三話 序章-ルーセント

 <ソラ歴九九九年 二の月>

 

 (ルーセント視点)


 ここはメルキル王国南西部に位置するネイブ領。

 

 ネイブ領北部の山林を開拓するためにネイブ領主より、メルキル王国ネイブ領開拓団の団長を仰せつかってから、かれこれ三年が経つ。

 大事業のため、余計な軋轢をなくそうと付き合いやすい雰囲気を出していたら、いつからか住民たちからは開拓村の長で通称『村長』と呼ばれ親しまれている……ほんとは団長なんだがね。

 

 この開拓村には、ネイブ領騎士団より二十名が派遣されており、当初は野営状態で非常に住みにくく開拓事業以外何もすることが無かった。

 半年ほど経ったころから徐々に人が増え始め、三年経った今では住民が百名を超えている。
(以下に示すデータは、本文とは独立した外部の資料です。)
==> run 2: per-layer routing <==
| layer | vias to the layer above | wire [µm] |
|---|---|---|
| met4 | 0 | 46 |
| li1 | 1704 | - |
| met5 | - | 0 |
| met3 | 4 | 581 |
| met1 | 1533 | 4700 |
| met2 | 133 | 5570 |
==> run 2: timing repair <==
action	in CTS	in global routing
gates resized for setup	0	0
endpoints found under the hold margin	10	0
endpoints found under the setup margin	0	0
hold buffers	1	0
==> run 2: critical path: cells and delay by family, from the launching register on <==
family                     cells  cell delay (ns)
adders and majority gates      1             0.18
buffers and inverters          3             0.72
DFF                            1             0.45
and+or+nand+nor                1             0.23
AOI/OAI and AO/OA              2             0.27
==> src/rtl/bp_be_late_wb_arbiter.sv <==
// Late writeback arbiter: int and fp results are arbitrated, buffered
// and retired through the late iwb/fwb ports, clearing the scoreboard.
module bp_be_late_wb_arbiter
  import bp_be_pkg::*;
#(
  parameter int num_src_p  = 3,
  parameter int fifo_els_p = 2
) (
  input  logic clk_i,
  input  logic reset_n_i,
  input  logic [num_src_p-1:0] src_v_i,
  output logic [num_src_p-1:0] src_ready_o,
  input  logic [num_src_p-1:0] src_fp_i,
  input  logic [num_src_p*reg_addr_width_gp-1:0] src_rd_addr_i,
  input  logic [num_src_p*dword_width_gp-1:0] src_data_i,
  input  logic [num_src_p*fflags_width_gp-1:0] src_fflags_i,
  input  logic score_int_v_i,
  input  logic score_fp_v_i,
  input  logic iwb_busy_i,
  input  logic fwb_busy_i,
  output logic iwb_v_o,
  output logic [reg_addr_width_gp-1:0] iwb_rd_addr_o,
  output logic [dword_width_gp-1:0] iwb_data_o,
  output logic fwb_v_o,
  output logic [reg_addr_width_gp-1:0] fwb_rd_addr_o,
  output logic [dword_width_gp-1:0] fwb_data_o,
  output logic [fflags_width_gp-1:0] fwb_fflags_o,
  output logic idle_o
);

  localparam int ptr_w = (num_src_p > 1) ? $clog2(num_src_p) : 1;
  localparam int aw    = reg_addr_width_gp;
  localparam int dw    = dword_width_gp;
  localparam int fw    = fflags_width_gp;
  localparam int cnt_w = 6;

  logic [num_src_p-1:0] int_req;
  logic [num_src_p-1:0] fp_req;
  logic [num_src_p-1:0] int_gnt;
  logic [num_src_p-1:0] fp_gnt;
  logic [ptr_w-1:0]     int_win;
  logic [ptr_w-1:0]     fp_win;
  logic int_push, int_pop, int_full, int_empty, int_en;
  logic fp_push, fp_pop, fp_full, fp_empty, fp_en;
  bp_be_late_wb_s int_wr, int_head;
  bp_be_late_wb_s fp_wr, fp_head;
  logic [cnt_w-1:0] int_cnt_q, int_cnt_n;
  logic [cnt_w-1:0] fp_cnt_q, fp_cnt_n;
  logic int_fflags_unused;

  assign int_req = src_v_i & ~src_fp_i;
  assign fp_req  = src_v_i & src_fp_i;

  assign int_pop = ~int_empty & ~iwb_busy_i;
  assign fp_pop  = ~fp_empty & ~fwb_busy_i;

  // a full FIFO still accepts when its head leaves this cycle
  assign int_en = reset_n_i & (~int_full | int_pop);
  assign fp_en  = reset_n_i & (~fp_full | fp_pop);

  bp_be_late_wb_rr_arb #(
    .num_src_p(num_src_p)
  ) int_arb (
    .clk_i    (clk_i),
    .reset_n_i(reset_n_i),
    .req_i    (int_req),
    .en_i     (int_en),
    .grant_o  (int_gnt),
    .win_o    (int_win),
    .v_o      (int_push)
  );

  bp_be_late_wb_rr_arb #(
    .num_src_p(num_src_p)
  ) fp_arb (
    .clk_i    (clk_i),
    .reset_n_i(reset_n_i),
    .req_i    (fp_req),
    .en_i     (fp_en),
    .grant_o  (fp_gnt),
    .win_o    (fp_win),
    .v_o      (fp_push)
  );

  assign src_ready_o = int_gnt | fp_gnt;

  always_comb begin
    int_wr         = '0;
    fp_wr          = '0;
    int_wr.rd_addr = src_rd_addr_i[int_win*aw +: aw];
    int_wr.data    = src_data_i[int_win*dw +: dw];
    fp_wr.rd_addr  = src_rd_addr_i[fp_win*aw +: aw];
    fp_wr.data     = src_data_i[fp_win*dw +: dw];
    fp_wr.fflags   = src_fflags_i[fp_win*fw +: fw];
  end

  bp_be_late_wb_fifo #(
    .els_p(fifo_els_p)
  ) int_fifo (
    .clk_i    (clk_i),
    .reset_n_i(reset_n_i),
    .push_i   (int_push),
    .data_i   (int_wr),
    .pop_i    (int_pop),
    .data_o   (int_head),
    .full_o   (int_full),
    .empty_o  (int_empty)
  );

  bp_be_late_wb_fifo #(
    .els_p(fifo_els_p)
  ) fp_fifo (
    .clk_i    (clk_i),
    .reset_n_i(reset_n_i),
    .push_i   (fp_push),
    .data_i   (fp_wr),
    .pop_i    (fp_pop),
    .data_o   (fp_head),
    .full_o   (fp_full),
    .empty_o  (fp_empty)
  );

  assign int_fflags_unused = ^int_head.fflags;

  assign iwb_v_o       = int_pop;
  assign iwb_rd_addr_o = int_empty ? '0 : int_head.rd_addr;
  assign iwb_data_o    = int_empty ? '0 : int_head.data;

  assign fwb_v_o       = fp_pop;
  assign fwb_rd_addr_o = fp_empty ? '0 : fp_head.rd_addr;
  assign fwb_data_o    = fp_empty ? '0 : fp_head.data;
  assign fwb_fflags_o  = fp_empty ? '0 : fp_head.fflags;

  assign int_cnt_n = int_cnt_q
                   + cnt_w'(score_int_v_i)
                   - cnt_w'(iwb_v_o);
  assign fp_cnt_n  = fp_cnt_q
                   + cnt_w'(score_fp_v_i)
                   - cnt_w'(fwb_v_o);

  always_ff @(posedge clk_i or negedge reset_n_i) begin
    if (!reset_n_i) begin
      int_cnt_q <= '0;
      fp_cnt_q  <= '0;
    end else begin
      int_cnt_q <= int_cnt_n;
      fp_cnt_q  <= fp_cnt_n;
    end
  end

  assign idle_o = ~|int_cnt_q & ~|fp_cnt_q
                & int_empty & fp_empty;

  a_int_under: assert property (@(posedge clk_i)
    disable iff (!reset_n_i) !(iwb_v_o && int_cnt_q == '0));
  a_fp_under: assert property (@(posedge clk_i)
    disable iff (!reset_n_i) !(fwb_v_o && fp_cnt_q == '0));
  a_int_over: assert property (@(posedge clk_i)
    disable iff (!reset_n_i) int_cnt_q <= cnt_w'(32));
  a_fp_over: assert property (@(posedge clk_i)
    disable iff (!reset_n_i) fp_cnt_q <= cnt_w'(32));

endmodule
 もちろん、各領より住民を募ることもあれば、派遣された者の家族を呼び寄せる場合もある。

 俺もその一人なのだが。


 元々、王都で騎士団に所属していながら出世欲もあんまり無かったし、いろいろあって……それなら故郷に戻って身を固めるかと考え、退団しネイブ領へと戻ってきた。

 妻のステラと出会ってから、ちょうど職探しをしていた時に、以前より面識のあったネイブ領主より『開拓団の団長』を押し付……拝命した。

 騎士団では『赤槍のルーセント』と言えば少しは有名だったんだけどな……それが開拓団の団長とはね。


 今日は、開拓中に見つかった洞窟を村の名所にするため、不本意ながら俺が最初の生贄となるべく妻のステラとこれから出向く予定だ。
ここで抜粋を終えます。